___ Extracted material ___

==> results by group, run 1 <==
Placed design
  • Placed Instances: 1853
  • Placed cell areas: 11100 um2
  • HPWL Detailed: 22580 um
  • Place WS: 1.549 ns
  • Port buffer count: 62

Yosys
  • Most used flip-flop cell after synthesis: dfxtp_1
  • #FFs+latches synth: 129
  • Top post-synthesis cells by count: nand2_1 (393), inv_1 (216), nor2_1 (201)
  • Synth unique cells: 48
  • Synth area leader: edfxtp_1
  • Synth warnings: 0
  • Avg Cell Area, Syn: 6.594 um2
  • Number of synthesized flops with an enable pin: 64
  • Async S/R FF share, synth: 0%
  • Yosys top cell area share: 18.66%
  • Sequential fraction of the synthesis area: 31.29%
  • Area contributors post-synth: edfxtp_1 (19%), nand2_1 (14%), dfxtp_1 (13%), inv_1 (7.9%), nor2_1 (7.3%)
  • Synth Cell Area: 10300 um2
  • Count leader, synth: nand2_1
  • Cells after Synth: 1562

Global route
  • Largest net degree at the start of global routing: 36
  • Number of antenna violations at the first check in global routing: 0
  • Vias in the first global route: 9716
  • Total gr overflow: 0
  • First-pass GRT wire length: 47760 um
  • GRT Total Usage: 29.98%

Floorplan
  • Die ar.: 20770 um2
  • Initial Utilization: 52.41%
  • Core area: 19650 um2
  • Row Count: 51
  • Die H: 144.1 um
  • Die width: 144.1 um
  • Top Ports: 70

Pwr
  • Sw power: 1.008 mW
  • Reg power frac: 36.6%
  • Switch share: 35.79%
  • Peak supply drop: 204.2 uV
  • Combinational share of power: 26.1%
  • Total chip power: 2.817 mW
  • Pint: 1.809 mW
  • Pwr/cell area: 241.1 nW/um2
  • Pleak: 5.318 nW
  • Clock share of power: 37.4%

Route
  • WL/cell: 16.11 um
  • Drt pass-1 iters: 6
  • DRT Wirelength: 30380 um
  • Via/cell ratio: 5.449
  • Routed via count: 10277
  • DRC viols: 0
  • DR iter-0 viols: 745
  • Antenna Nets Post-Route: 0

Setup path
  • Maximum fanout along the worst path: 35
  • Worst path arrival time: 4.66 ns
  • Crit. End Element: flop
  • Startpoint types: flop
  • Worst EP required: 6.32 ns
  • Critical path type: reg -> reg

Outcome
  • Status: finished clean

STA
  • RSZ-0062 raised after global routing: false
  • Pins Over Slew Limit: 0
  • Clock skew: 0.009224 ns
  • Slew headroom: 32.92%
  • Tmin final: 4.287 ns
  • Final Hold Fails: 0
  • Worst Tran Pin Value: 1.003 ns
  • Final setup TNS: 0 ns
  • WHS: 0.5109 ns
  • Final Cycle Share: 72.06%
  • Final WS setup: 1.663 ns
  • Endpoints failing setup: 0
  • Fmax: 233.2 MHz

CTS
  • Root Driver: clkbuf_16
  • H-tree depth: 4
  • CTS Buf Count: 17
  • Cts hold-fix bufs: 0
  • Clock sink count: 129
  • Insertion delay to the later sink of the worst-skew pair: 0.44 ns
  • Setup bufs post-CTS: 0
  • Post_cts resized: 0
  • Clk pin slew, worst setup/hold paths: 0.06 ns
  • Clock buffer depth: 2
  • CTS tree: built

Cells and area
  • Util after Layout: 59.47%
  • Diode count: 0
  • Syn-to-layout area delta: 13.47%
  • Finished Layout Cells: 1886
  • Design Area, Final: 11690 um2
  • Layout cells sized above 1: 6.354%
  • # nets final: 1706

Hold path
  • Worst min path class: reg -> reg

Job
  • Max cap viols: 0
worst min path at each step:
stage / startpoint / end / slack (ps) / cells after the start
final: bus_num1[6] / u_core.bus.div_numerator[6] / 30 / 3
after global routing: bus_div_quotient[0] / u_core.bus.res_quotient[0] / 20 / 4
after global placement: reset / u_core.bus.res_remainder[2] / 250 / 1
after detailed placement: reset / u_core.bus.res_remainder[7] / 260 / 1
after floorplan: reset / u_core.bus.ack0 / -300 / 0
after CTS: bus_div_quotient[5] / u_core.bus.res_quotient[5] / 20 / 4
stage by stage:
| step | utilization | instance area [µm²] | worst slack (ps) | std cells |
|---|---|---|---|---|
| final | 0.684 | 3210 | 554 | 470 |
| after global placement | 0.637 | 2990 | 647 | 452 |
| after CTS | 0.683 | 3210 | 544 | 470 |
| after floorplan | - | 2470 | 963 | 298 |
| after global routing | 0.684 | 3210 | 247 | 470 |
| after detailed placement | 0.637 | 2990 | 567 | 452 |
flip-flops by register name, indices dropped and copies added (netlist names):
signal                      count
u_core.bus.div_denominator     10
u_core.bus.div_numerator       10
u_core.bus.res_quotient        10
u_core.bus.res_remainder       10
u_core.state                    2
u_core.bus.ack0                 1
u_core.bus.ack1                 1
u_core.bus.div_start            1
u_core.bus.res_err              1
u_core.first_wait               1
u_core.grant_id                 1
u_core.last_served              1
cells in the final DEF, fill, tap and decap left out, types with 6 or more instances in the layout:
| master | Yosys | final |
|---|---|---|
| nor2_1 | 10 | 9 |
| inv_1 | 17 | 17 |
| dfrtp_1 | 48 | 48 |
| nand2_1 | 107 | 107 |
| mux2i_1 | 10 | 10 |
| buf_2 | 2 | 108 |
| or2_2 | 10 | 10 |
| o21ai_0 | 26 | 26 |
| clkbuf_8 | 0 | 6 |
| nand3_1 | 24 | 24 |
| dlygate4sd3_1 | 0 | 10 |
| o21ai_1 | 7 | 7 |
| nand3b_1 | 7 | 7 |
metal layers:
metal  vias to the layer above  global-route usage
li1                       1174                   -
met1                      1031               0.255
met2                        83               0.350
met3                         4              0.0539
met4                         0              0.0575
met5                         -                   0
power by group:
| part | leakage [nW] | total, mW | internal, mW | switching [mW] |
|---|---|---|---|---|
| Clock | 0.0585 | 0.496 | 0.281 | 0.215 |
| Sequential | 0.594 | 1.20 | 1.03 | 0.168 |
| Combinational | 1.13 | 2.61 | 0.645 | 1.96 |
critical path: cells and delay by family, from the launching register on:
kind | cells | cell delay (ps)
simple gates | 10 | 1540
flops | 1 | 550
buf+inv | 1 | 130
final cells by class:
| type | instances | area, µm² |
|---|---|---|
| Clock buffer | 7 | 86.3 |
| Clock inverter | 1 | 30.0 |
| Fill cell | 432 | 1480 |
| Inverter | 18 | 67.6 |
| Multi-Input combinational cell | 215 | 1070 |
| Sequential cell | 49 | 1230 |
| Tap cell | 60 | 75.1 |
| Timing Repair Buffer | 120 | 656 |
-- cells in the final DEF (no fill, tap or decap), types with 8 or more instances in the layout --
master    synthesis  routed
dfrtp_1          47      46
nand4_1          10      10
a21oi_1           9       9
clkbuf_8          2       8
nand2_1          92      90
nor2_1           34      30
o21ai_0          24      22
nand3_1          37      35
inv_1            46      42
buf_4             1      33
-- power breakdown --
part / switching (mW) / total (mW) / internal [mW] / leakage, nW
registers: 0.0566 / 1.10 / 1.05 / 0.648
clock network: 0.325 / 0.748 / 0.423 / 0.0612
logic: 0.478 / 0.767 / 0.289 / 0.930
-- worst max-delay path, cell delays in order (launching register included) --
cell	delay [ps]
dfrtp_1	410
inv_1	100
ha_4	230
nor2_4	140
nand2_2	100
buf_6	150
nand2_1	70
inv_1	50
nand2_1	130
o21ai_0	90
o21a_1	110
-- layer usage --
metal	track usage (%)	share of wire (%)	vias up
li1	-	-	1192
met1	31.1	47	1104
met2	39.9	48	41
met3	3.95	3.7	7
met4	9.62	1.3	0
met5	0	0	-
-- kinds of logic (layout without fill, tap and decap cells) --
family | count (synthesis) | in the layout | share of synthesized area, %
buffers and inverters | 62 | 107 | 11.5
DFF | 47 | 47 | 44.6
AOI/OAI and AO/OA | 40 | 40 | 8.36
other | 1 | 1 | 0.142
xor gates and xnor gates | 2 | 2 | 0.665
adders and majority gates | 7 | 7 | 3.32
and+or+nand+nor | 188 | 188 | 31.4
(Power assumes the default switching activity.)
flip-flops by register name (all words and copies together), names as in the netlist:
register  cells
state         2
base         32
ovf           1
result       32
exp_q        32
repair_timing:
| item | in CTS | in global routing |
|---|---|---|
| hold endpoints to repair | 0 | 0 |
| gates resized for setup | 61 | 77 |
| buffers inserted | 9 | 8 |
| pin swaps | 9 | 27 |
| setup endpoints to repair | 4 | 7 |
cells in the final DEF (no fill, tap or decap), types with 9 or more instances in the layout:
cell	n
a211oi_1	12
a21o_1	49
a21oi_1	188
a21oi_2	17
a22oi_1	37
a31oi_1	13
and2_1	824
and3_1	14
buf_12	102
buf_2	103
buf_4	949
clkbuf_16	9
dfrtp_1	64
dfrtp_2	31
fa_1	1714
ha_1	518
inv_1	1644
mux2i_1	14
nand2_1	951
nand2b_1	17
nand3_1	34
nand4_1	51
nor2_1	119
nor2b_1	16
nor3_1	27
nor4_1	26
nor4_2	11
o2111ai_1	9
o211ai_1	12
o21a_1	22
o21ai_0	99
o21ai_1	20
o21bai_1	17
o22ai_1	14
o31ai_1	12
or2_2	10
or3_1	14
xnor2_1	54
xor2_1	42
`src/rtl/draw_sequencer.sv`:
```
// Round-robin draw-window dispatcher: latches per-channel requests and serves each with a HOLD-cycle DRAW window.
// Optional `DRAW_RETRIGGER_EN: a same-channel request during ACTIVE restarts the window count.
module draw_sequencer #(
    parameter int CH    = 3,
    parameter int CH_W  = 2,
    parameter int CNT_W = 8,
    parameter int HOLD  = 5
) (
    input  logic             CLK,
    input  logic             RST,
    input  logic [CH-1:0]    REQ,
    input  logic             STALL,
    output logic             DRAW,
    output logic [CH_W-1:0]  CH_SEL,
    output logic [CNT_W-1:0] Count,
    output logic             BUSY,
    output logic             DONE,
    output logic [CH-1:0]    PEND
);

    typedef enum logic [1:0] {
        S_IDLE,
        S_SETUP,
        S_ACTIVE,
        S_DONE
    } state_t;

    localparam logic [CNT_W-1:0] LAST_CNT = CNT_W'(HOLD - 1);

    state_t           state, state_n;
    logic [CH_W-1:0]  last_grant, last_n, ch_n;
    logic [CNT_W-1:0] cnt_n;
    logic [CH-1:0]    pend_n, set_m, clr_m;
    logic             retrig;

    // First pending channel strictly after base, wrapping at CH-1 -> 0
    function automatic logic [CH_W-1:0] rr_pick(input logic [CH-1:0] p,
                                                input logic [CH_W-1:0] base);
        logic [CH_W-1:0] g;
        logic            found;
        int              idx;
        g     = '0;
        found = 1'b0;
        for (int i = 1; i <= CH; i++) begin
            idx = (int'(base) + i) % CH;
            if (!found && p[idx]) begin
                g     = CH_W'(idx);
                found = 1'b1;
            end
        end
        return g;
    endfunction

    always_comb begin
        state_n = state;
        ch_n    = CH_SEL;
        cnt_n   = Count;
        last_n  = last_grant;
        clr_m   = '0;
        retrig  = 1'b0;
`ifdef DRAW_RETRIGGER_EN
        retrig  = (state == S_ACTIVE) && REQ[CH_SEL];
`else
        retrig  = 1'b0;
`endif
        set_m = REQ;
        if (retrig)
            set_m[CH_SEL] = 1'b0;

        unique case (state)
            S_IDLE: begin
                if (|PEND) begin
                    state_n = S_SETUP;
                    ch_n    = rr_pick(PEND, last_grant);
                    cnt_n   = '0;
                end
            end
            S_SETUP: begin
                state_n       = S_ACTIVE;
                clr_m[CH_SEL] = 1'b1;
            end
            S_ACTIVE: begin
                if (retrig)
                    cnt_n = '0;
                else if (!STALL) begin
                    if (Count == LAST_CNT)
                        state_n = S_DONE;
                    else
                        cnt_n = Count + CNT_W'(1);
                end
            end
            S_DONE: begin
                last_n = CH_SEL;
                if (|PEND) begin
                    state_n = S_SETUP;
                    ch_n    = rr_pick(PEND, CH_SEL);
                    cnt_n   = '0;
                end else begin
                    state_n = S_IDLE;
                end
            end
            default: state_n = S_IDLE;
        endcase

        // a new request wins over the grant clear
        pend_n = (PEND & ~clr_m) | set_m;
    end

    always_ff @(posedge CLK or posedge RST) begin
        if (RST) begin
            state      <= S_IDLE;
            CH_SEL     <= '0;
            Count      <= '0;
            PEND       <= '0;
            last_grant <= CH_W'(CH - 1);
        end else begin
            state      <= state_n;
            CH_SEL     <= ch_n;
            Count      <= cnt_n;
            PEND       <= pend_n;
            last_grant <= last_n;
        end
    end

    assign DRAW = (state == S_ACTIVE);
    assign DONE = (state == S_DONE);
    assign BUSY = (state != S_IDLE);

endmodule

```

___

• Exercise aim: From the first line of the listing above to the line with "Row Count: 51", please transcribe each line exactly, both ends included, and nothing beyond that.

• Answer for the task:
==> results by group, run 1 <==
Placed design
  • Placed Instances: 1853
  • Placed cell areas: 11100 um2
  • HPWL Detailed: 22580 um
  • Place WS: 1.549 ns
  • Port buffer count: 62

Yosys
  • Most used flip-flop cell after synthesis: dfxtp_1
  • #FFs+latches synth: 129
  • Top post-synthesis cells by count: nand2_1 (393), inv_1 (216), nor2_1 (201)
  • Synth unique cells: 48
  • Synth area leader: edfxtp_1
  • Synth warnings: 0
  • Avg Cell Area, Syn: 6.594 um2
  • Number of synthesized flops with an enable pin: 64
  • Async S/R FF share, synth: 0%
  • Yosys top cell area share: 18.66%
  • Sequential fraction of the synthesis area: 31.29%
  • Area contributors post-synth: edfxtp_1 (19%), nand2_1 (14%), dfxtp_1 (13%), inv_1 (7.9%), nor2_1 (7.3%)
  • Synth Cell Area: 10300 um2
  • Count leader, synth: nand2_1
  • Cells after Synth: 1562

Global route
  • Largest net degree at the start of global routing: 36
  • Number of antenna violations at the first check in global routing: 0
  • Vias in the first global route: 9716
  • Total gr overflow: 0
  • First-pass GRT wire length: 47760 um
  • GRT Total Usage: 29.98%

Floorplan
  • Die ar.: 20770 um2
  • Initial Utilization: 52.41%
  • Core area: 19650 um2
  • Row Count: 51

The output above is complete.